# keeping different aged fry in the same tank



## pineappleswordies (Apr 13, 2013)

So I have a little 2ish gallon tank with a sponge filter. It has 6 fry that are about 5 weeks old. One of my swordtails gave birth today and there are about 25 in a breeding net. Could I put the newborns in with the older ones(probably tomorrow or the next day)? Cause I need the breeding net again cause one of my others is also about to drop. So many babies....


----------



## jamnigh (Apr 24, 2013)

I think you can. I know with my guppies I actually have about 16 two day old fry in with a couple of my 20 day old fry and they are fine. Plus I have about 40 of my 20 day old fry in with my 2.5 month old guppies which are all in with my adults lol. 

I agree, and be ready there will be more babies. My guppies wont eat the fry, so I am trying to figure out what to do with all the babies.


----------



## majerah1 (Oct 29, 2010)

You should be able to as long as the older cant eat the younder.
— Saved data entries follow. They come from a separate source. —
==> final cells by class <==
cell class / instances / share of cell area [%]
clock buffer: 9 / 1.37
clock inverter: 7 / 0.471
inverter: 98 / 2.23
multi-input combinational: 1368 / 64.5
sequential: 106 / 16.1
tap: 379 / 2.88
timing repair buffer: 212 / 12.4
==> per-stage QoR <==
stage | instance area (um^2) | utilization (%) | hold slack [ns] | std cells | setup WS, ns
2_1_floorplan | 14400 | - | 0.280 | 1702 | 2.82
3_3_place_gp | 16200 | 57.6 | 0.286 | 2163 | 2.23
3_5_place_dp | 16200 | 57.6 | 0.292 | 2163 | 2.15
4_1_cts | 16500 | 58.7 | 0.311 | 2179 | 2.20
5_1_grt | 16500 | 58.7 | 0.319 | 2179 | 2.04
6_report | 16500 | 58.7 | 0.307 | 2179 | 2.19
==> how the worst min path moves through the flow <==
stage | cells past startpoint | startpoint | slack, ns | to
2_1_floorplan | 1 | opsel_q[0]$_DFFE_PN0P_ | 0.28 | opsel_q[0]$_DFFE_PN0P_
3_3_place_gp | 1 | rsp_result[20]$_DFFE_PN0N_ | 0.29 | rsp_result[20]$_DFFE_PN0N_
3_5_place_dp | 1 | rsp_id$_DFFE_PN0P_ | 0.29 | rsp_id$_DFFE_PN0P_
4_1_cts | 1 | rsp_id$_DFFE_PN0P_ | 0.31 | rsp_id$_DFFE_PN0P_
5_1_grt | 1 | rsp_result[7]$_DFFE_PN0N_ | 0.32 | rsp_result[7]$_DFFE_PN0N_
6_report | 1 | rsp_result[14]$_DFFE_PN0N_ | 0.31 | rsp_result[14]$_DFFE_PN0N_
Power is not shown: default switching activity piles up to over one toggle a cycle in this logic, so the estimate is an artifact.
`src/rtl/pipeline_ctrl_pkg.sv`:
```
// Shared types for the pipeline stall/flush sequencer: controller state and
// the grouped register load/flush controls handed to the datapath.
package pipeline_ctrl_pkg;

  typedef enum logic {
    CTRL_INIT = 1'b0,
    CTRL_RUN  = 1'b1
  } ctrl_state_t;

  typedef struct packed {
    logic load_pc;
    logic load_if_id;
    logic load_id_ex;
    logic load_ex_mem;
    logic load_mem_wb;
    logic flush_if_id;
    logic flush_id_ex;
    logic flush_ex_mem;
  } pipe_ctrl_t;

  // Every register holds: a memory is still outstanding.
  localparam pipe_ctrl_t CTRL_HOLD = '0;

  // Every register loads a bubble: reset and the INIT cycle.
  localparam pipe_ctrl_t CTRL_FILL = '1;

  localparam pipe_ctrl_t CTRL_FLOW = '{
    load_pc: 1'b1, load_if_id: 1'b1, load_id_ex: 1'b1,
    load_ex_mem: 1'b1, load_mem_wb: 1'b1,
    flush_if_id: 1'b0, flush_id_ex: 1'b0, flush_ex_mem: 1'b0
  };

  // Taken branch/jump resolved in MEM squashes the three younger stages.
  localparam pipe_ctrl_t CTRL_REDIRECT = '{
    load_pc: 1'b1, load_if_id: 1'b1, load_id_ex: 1'b1,
    load_ex_mem: 1'b1, load_mem_wb: 1'b1,
    flush_if_id: 1'b1, flush_id_ex: 1'b1, flush_ex_mem: 1'b1
  };

  // Load-use: freeze PC and IF/ID, push a bubble into ID/EX, drain the rest.
  localparam pipe_ctrl_t CTRL_BUBBLE = '{
    load_pc: 1'b0, load_if_id: 1'b0, load_id_ex: 1'b1,
    load_ex_mem: 1'b1, load_mem_wb: 1'b1,
    flush_if_id: 1'b0, flush_id_ex: 1'b1, flush_ex_mem: 1'b0
  };

  function automatic logic load_use_hazard(
    input logic       ex_is_load,
    input logic [4:0] ex_rd,
    input logic [4:0] id_rs1,
    input logic [4:0] id_rs2,
    input logic       id_uses_rs1,
    input logic       id_uses_rs2
  );
    return ex_is_load && (ex_rd != 5'd0) &&
           ((id_uses_rs1 && (id_rs1 == ex_rd)) ||
            (id_uses_rs2 && (id_rs2 == ex_rd)));
  endfunction

endpackage

```
`src/rtl/pipeline_ctrl_mem_resp_hold.sv`:
```
// Holds a single-cycle cache response until the whole pipeline can advance,
// so the faster memory does not lose its data while waiting for the other.
module mem_resp_hold (
  input  logic        clk,
  input  logic        rst_n,
  input  logic        resp,
  input  logic [31:0] rdata,
  input  logic        advance,
  output logic        done,
  output logic [31:0] data
);

  logic [31:0] hold_buf;

  // NOTE: the data buffer is reset along with the flag so a stale word can
  // never leak out after a reset.
  always_ff @(posedge clk) begin
    if (!rst_n) begin
      done     <= 1'b0;
      hold_buf <= '0;
    end else if (advance) begin
      done <= 1'b0;
    end else if (resp && !done) begin
      // A second response while already holding is a protocol error; drop it.
      done     <= 1'b1;
      hold_buf <= rdata;
    end
  end

  assign data = done ? hold_buf : rdata;

endmodule

```
`src/rtl/pipeline_ctrl.sv`:
```
// Central stall/flush sequencer for the 5-stage RV32I pipeline: combines the
// cache handshakes, load-use hazard and MEM redirect into register controls.
module pipeline_ctrl
  import pipeline_ctrl_pkg::*;
#(
  parameter int CNT_W = 32
) (
  input  logic             clk,
  input  logic             rst_n,
  input  logic             imem_resp,
  input  logic [31:0]      imem_rdata,
  output logic             imem_read,
  input  logic             dmem_req,
  input  logic             dmem_resp,
  input  logic [31:0]      dmem_rdata,
  output logic             dmem_en,
  output logic [31:0]      if_instr,
  output logic [31:0]      mem_rdata,
  input  logic             ex_is_load,
  input  logic [4:0]       ex_rd,
  input  logic [4:0]       id_rs1,
  input  logic [4:0]       id_rs2,
  input  logic             id_uses_rs1,
  input  logic             id_uses_rs2,
  input  logic             redirect,
  output logic             load_pc,
  output logic             load_if_id,
  output logic             load_id_ex,
  output logic             load_ex_mem,
  output logic             load_mem_wb,
  output logic             flush_if_id,
  output logic             flush_id_ex,
  output logic             flush_ex_mem,
  output logic [CNT_W-1:0] stall_cnt,
  output logic [CNT_W-1:0] flush_cnt
);

  ctrl_state_t state;
  pipe_ctrl_t  ctrl;
  logic        run;
  logic        imem_done;
  logic        dmem_done;
  logic        i_ok;
  logic        d_ok;
  logic        advance;
  logic        hz;

  // Reset is sampled synchronously, but while it is held the register
  // controls must already flood the pipeline with bubbles.
  assign run = rst_n && (state == CTRL_RUN);

  assign i_ok    = imem_done || imem_resp;
  assign d_ok    = !dmem_req || dmem_done || dmem_resp;
  assign advance = run && i_ok && d_ok;
  assign hz      = load_use_hazard(ex_is_load, ex_rd, id_rs1, id_rs2,
                                   id_uses_rs1, id_uses_rs2);

  assign imem_read = run && !imem_done;
  assign dmem_en   = run && dmem_req && !dmem_done;

  mem_resp_hold u_ihold (
    .clk     (clk),
    .rst_n   (rst_n),
    .resp    (imem_resp && run),
    .rdata   (imem_rdata),
    .advance (advance),
    .done    (imem_done),
    .data    (if_instr)
  );

  mem_resp_hold u_dhold (
    .clk     (clk),
    .rst_n   (rst_n),
    .resp    (dmem_resp && run),
    .rdata   (dmem_rdata),
    .advance (advance),
    .done    (dmem_done),
    .data    (mem_rdata)
  );

  // NOTE: default assignment first so no path through this block infers a latch.
  always_comb begin
    ctrl = CTRL_HOLD;
    if (!run) begin
      ctrl = CTRL_FILL;
    end else if (advance) begin
      if (redirect)  ctrl = CTRL_REDIRECT;
      else if (hz)   ctrl = CTRL_BUBBLE;
      else           ctrl = CTRL_FLOW;
    end
  end

  assign load_pc      = ctrl.load_pc;
  assign load_if_id   = ctrl.load_if_id;
  assign load_id_ex   = ctrl.load_id_ex;
  assign load_ex_mem  = ctrl.load_ex_mem;
  assign load_mem_wb  = ctrl.load_mem_wb;
  assign flush_if_id  = ctrl.flush_if_id;
  assign flush_id_ex  = ctrl.flush_id_ex;
  assign flush_ex_mem = ctrl.flush_ex_mem;

  // NOTE: non-blocking assignments so every register samples pre-edge values.
  always_ff @(posedge clk) begin
    if (!rst_n) begin
      state     <= CTRL_INIT;
      stall_cnt <= '0;
      flush_cnt <= '0;
    end else begin
      case (state)
        CTRL_INIT: state <= CTRL_RUN;
        CTRL_RUN: begin
          // A load-use bubble costs a cycle even though the back end moves.
          if (!advance || (hz && !redirect))
            stall_cnt <= stall_cnt + CNT_W'(1);
          if (advance && redirect)
            flush_cnt <= flush_cnt + CNT_W'(1);
        end
        default: state <= CTRL_INIT;
      endcase
    end
  end

endmodule

```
Invest in at least a ten gallon setup soon though, that little thing will get full quick, and unless you are doing daily changes you run the risk of stunting the babies.


----------



## pineappleswordies (Apr 13, 2013)

Yeah I have a 10G now and will be upgrading to a 29G(or bigger o.o) in a few weeks so I will be putting them into the 10G once that all happens.


----------